While MAC Addresses are supposed to unique, there are ways to override the MAC address given to a physical card. Typically, this is observed with blade server systems as some blade systems allow you to override the hardware MAC address (HPE Blade systems, Cisco UCS, etc). We are now seeing this with non-blade systems as well thru centralized server management software (Dell iDRAC is one example) where a servers profile can be cloned and applied to one or more physical hosts.

You cannot and should not have duplicate MAC addresses in the same environment. Beyond being a best practice, this becomes an even larger problem when vmnic0 for a particular ESXi host has the same MAC address as other ESXi hosts in the same cluster since this MAC address, which is supposed to be unique, is effectively used for VMFS/VMFSD metadata operations. ESXi hosts with the same MAC address for vmnic0 will try to replay other ESXi hosts journals as well as believe that they actually own file locks, VMFS Heartbeats, or journals that aren't actually owned by them. This is an unsupported configuration and will lead to filesystem corruption.

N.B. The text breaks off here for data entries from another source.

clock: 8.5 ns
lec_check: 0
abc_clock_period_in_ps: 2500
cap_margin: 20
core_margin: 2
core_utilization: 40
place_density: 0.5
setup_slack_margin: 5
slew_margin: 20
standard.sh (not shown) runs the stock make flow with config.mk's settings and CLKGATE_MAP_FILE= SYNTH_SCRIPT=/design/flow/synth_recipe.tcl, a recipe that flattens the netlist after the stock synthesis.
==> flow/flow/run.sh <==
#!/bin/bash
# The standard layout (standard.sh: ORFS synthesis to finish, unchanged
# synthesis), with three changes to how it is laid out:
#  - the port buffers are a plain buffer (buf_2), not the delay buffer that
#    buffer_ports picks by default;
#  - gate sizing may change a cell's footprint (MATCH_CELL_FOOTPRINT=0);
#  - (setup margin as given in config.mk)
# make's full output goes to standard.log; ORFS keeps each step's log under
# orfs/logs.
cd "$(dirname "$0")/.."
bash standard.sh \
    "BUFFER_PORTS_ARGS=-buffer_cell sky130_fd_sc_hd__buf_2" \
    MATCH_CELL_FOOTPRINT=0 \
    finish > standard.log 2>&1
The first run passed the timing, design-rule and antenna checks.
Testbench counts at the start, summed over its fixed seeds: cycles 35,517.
This design comes from an exercise in tuning for small area, a short achievable clock period and few clock cycles on the open sky130 flow, not from production work.
Function was checked by simulation only, so behaviour that the tests miss may differ from the original.
Power figures rest on the tool's default switching activity, not on a simulated workload.

==> flow/design.v (excerpt) <==
module cpu_cache (
	input clk,
	input reset_n,
	output readM1,
	output [15:0] address1,
	input [15:0] instData00,
	input [15:0] instData01,
	input [15:0] instData10,
	input [15:0] instData11,
	input [1:0] instReady,
	output readM2,
	output writeM2,
	output [15:0] address2,
	input [15:0] memData00,
	input [15:0] memData01,
	input [15:0] memData10,
	input [15:0] memData11,
	input [1:0] memReadReady,
	input [1:0] memWriteReady,
	output [15:0] evicted2_address,
	output [15:0] evicted2_00,
	output [15:0] evicted2_01,
	output [15:0] evicted2_10,
	output [15:0] evicted2_11,
	output reg [15:0] num_inst,
	output reg [15:0] output_port,
	output reg is_halted
);
Settings: LEC_CHECK=0, CAP_MARGIN=20, CORE_MARGIN=2, CORE_UTILIZATION=40, SLEW_MARGIN=20; clock period 11.0 ns.
standard.sh (not shown) runs the stock make flow with config.mk's settings and CLKGATE_MAP_FILE= SYNTH_SCRIPT=/design/flow/synth_recipe.tcl, a recipe that flattens the netlist after the stock synthesis.
==> flow/flow/run.sh <==
#!/bin/bash
# The standard layout (standard.sh), with four changes to how it is made:
#  - ports are buffered with sky130_fd_sc_hd__buf_1 instead of the delay buffer
#    that buffer_ports picks by default,
#  - timing repair aims for 6.8 ns of setup slack (the SDC is unchanged),
#  - the clock tree clusters up to 25 sinks within 70 um,
#  - repair_design aims 5% (not 20%) below the library's max-slew limits.
# The make output goes to flow.log in this folder; ORFS keeps each step's log
# under orfs/logs.
set -euo pipefail
bash standard.sh \
  "BUFFER_PORTS_ARGS=-buffer_cell sky130_fd_sc_hd__buf_1" \
  SETUP_SLACK_MARGIN=6.8 \
  CTS_CLUSTER_SIZE=25 \
  CTS_CLUSTER_DIAMETER=70 \
  SLEW_MARGIN=5 \
  finish > flow.log 2>&1
Testbench counts at the start, summed over its fixed seeds: cycles 243,786.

The only resolution to this problem is to ensure the physical NICs in ESXi hosts are using unique MAC addresses. Refrain from cloning and applying server profiles from other physical servers at the server/blade level to avoid a situation where MAC addresses from other servers are cloned and used in the same environment.